Efficient way to get the weights of a PyTorch NN model as a tensor

我有一个简单的神经网络:

import torch
import torch.nn as nn
import torch.optim as optim

class Model(nn.Module):
    def __init__(self):
        super(Model, self).__init__()
        self.fc1 = nn.Linear(1, 5)
        self.fc2 = nn.Linear(5, 10)
        self.fc3 = nn.Linear(10, 1)

    def forward(self, x):
        x = self.fc1(x)
        x = torch.relu(x)        
        x = torch.relu(self.fc2(x))
        x = self.fc3(x)
        return x

net = Model()

有没有比像这样遍历每个网络更有效的方法来获取该网络的权重(同时保持梯度)

for w_arr in net.parameters():

list(net.parameters())

由于后者不保持梯度(它将其转换为列表)

您可以使用 torch.nn.utils.parameters_to_vector 效用函数。

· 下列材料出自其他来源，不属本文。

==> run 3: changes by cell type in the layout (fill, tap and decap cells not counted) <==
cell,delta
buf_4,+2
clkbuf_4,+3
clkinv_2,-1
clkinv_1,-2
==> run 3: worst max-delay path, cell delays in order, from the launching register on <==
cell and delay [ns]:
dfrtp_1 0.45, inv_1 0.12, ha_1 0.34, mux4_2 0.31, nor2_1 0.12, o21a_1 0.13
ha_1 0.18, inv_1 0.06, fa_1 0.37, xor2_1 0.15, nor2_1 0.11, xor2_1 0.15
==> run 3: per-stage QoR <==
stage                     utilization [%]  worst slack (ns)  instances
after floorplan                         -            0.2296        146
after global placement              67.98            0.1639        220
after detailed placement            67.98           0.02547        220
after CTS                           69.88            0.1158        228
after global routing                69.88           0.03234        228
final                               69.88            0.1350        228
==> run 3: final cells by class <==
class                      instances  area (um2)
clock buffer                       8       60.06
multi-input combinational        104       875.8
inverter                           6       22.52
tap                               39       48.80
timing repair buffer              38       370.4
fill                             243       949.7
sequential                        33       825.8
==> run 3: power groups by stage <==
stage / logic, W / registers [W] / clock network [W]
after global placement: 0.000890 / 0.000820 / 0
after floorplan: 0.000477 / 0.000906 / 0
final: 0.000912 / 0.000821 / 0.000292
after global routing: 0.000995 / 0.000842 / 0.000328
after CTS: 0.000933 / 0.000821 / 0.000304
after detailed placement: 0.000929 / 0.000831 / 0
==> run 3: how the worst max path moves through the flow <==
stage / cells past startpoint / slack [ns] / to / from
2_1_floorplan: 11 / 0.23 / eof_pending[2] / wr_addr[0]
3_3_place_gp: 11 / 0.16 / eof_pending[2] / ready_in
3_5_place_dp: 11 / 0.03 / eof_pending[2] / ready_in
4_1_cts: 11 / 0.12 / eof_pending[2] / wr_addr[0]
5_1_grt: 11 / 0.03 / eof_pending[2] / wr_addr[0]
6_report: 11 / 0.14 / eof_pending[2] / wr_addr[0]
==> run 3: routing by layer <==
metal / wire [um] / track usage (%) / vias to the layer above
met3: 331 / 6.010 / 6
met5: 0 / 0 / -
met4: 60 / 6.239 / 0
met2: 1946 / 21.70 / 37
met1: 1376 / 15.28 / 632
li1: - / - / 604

>>> net(torch.rand(1, 1, requires_grad=True)).mean().backward()

>>> from torch.nn.utils import parameters_to_vector
>>> parameters_to_vector(net.parameters())
tensor([-0.8196, -0.7785, -0.2459,  0.4670, -0.9747,  0.1994,  0.7510, -0.6452,
         0.4948,  0.3376,  0.2641, -0.0707,  0.1282, -0.2944,  0.1337,  0.0461,
        -0.1491,  0.2985,  0.3031,  0.3566,  0.0058,  0.0157, -0.0712,  0.3874,
         0.2870, -0.3829,  0.1178, -0.3901, -0.0425, -0.1603,  0.0408,  0.3513,
         0.0289, -0.3374, -0.1820,  0.3684, -0.3069,  0.0312, -0.4205,  0.1456,
         0.2833,  0.0589, -0.2229, -0.1753, -0.1829,  0.1529,  0.1097,  0.0067,
        -0.2694, -0.2176,  0.2292,  0.0529, -0.2617,  0.0736,  0.1617,  0.0438,
         0.2387,  0.3278, -0.0536, -0.2875, -0.0869,  0.0770, -0.0774, -0.1909,
         0.2803, -0.3237, -0.3851, -0.2241,  0.2838,  0.2202,  0.3057,  0.0128,
        -0.2650,  0.1660, -0.2961, -0.0123, -0.2106, -0.1021,  0.1135, -0.1051,
         0.1735], grad_fn=<CatBackward>)

它会将参数生成器转换为扁平张量,同时保留梯度,这对应于扁平化的所有参数张量的串联。